Use the following command to clone the required baselines in the same path of CHIME (i.e., the home directory) on all nodes:

git clone https://github.com/dmemsys/SMART
git clone https://github.com/River861/Marlin
git clone https://github.com/River861/ROLEX

Additional Setup

  • Change the home_dir value in ./params/common.json to your actual home directory path (e.g., /users/XXX).

    "home_dir" : "/your/home/directory"
  • Change the workloads_dir value in ./params/common.json to the actual path of the generated YCSB workloads (e.g., /users/XXX/CHIME/ycsb/workloads).

    "workloads_dir" : "/path/to/workloads"
  • Change the master_ip value in ./params/common.json to the IP address of a master node of the r650 cluster. In the r650 cluster, we define a node which can directly establish SSH connections to other nodes as a master node.

    "master_ip": "10.10.1.2"

Start to Run

Important

📢 All the scripts only need to be run on the master node.

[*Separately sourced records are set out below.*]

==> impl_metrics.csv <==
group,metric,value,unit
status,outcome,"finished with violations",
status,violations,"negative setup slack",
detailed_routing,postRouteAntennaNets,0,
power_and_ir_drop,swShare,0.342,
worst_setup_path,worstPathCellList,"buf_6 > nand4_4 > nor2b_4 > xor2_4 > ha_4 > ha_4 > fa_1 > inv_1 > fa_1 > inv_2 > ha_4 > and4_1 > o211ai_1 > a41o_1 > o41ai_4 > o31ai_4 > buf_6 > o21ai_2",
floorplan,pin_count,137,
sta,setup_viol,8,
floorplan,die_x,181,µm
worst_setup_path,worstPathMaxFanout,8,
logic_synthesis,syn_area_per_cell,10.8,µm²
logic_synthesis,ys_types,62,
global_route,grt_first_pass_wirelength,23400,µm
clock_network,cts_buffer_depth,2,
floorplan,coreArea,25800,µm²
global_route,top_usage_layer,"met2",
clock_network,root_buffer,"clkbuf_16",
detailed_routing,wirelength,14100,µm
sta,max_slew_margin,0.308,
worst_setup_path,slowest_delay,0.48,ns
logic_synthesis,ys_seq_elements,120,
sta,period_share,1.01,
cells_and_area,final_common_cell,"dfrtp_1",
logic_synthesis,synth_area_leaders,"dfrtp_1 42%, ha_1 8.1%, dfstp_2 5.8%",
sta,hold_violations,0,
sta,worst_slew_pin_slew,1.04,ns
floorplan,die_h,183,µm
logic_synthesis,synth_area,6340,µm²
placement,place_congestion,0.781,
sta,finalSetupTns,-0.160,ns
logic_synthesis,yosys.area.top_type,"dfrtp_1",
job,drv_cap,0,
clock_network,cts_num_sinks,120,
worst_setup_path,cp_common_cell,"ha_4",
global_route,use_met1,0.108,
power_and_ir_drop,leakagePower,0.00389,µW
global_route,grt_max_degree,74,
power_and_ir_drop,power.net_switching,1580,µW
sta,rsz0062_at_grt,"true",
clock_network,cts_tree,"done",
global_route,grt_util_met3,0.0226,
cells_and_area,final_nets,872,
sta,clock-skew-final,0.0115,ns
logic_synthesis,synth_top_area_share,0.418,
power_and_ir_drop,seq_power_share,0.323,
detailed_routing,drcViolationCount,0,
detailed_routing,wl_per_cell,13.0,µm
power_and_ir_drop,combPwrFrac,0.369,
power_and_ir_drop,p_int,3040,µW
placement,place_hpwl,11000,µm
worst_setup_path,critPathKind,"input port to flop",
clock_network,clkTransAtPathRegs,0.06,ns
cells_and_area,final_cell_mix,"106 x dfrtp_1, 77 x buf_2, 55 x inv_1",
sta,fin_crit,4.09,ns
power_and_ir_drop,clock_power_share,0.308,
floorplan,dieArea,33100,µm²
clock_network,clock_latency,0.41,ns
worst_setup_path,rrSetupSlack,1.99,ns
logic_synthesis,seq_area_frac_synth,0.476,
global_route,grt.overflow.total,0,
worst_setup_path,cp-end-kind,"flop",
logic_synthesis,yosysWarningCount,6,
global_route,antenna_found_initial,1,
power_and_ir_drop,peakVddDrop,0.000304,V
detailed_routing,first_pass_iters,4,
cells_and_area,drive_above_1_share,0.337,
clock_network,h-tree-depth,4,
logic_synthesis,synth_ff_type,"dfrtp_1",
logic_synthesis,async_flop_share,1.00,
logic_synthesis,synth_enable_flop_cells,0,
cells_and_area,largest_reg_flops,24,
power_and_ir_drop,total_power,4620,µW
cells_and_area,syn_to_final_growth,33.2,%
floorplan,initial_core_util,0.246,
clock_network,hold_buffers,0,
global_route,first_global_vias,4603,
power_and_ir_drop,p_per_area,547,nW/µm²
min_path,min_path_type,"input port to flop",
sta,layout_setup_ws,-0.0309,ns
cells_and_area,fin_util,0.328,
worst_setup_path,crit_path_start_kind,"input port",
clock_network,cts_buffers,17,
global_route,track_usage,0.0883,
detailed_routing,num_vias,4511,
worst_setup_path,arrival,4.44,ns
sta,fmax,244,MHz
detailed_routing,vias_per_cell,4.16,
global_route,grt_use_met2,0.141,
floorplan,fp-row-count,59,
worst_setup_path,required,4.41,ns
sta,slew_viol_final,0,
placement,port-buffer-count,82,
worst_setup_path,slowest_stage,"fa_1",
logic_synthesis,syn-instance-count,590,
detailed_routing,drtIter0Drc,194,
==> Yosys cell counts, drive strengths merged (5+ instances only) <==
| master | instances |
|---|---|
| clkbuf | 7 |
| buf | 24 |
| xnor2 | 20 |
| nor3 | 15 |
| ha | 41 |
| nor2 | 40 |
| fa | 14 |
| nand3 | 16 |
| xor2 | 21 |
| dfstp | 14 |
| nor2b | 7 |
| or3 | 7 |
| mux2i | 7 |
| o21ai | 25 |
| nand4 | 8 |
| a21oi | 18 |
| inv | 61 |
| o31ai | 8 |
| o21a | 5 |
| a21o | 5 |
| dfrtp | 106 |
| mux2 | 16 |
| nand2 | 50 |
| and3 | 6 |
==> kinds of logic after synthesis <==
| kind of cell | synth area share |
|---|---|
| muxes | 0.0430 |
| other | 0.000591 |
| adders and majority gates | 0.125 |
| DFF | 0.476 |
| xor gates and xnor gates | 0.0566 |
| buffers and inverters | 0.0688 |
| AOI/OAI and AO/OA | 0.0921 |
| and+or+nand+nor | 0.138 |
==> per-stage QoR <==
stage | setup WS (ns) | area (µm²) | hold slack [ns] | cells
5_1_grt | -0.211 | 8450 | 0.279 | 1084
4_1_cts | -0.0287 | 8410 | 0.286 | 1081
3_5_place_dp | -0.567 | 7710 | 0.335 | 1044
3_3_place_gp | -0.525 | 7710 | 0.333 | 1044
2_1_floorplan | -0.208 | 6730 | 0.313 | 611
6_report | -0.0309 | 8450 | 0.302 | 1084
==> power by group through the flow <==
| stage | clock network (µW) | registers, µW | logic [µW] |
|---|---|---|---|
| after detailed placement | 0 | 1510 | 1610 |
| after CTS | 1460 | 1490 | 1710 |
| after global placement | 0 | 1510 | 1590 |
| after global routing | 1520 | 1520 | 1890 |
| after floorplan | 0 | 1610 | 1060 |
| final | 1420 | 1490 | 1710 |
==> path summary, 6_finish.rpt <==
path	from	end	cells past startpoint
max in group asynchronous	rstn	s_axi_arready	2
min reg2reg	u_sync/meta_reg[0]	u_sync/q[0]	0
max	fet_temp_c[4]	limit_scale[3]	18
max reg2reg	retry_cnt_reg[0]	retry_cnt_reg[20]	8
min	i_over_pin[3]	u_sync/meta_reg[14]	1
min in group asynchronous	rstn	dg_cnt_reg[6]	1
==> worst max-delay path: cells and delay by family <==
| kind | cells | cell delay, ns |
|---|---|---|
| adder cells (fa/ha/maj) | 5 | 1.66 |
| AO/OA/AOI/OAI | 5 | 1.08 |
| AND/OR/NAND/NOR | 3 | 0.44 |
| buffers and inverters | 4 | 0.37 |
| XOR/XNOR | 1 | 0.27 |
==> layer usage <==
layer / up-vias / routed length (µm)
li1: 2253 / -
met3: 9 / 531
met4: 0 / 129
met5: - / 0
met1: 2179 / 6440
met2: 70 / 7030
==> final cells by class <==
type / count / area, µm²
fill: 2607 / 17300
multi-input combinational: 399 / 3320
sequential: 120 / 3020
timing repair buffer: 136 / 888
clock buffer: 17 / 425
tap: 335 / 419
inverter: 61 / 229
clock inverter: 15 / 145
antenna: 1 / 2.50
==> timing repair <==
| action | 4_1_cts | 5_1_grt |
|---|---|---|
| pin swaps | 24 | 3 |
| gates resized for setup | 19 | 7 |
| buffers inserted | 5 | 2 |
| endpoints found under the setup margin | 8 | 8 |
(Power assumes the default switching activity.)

  • You can run all the scripts with a single batch script using the following command:

    sudo su
    cd CHIME/exp
    # This takes about 16 hours and 45 minutes. Let it run and just check the results in the next day.
    sh run_all.sh
  • Or, you can choose to run the scripts one by one, or run some specific scripts you like:

    sudo su
    cd CHIME/exp
    # This takes about 23 minutes
    python3 fig_03a.py
    # This takes about 25 minutes
    python3 fig_03b.py
    # This takes about 25 minutes
    python3 fig_03c.py
    # This takes about 2 minutes
    python3 fig_03d.py
    # This takes about 12 minutes
    python3 fig_04a.py
    # This takes about 12 minutes
    python3 fig_04b.py
    # This takes about 16 minutes
    python3 fig_04c.py
    # This takes about 7 hours and 37 minutes
    python3 fig_12.py
    # This takes about 50 minutes
    python3 fig_13.py
    # This takes about 35 minutes
    python3 fig_14.py
    # This takes about 44 minutes
    python3 fig_15a.py
    # This takes about 40 minutes
    python3 fig_15b.py
    # This takes about 5 minutes
    python3 fig_16.py
    # This takes about 34 minutes
    python3 fig_17.py
    # This takes about 18 minutes
    python3 fig_18a.py
    # This takes about 45 minutes
    python3 fig_18b.py
    # This takes about 48 minutes
    python3 fig_18c.py
    # This takes about 37 minutes
    python3 fig_18d.py
    # This takes about 31 minutes
    python3 fig_18e.py
    # This takes about 10 minutes
    python3 fig_18f_19b.py
    # This takes about 17 minutes
    python3 fig_19a.py
    # This takes about 8 minutes
    python3 fig_19c.py
  • The json results and PDF figures of each scirpt will be stored inside a new directory ./results.

    The results you get may not be exactly the same as the ones shown in the paper due to changes of physical machines. And some curves may fluctuate due to the instability of RNICs in the cluster. However, all results here support the conclusions we made in the paper.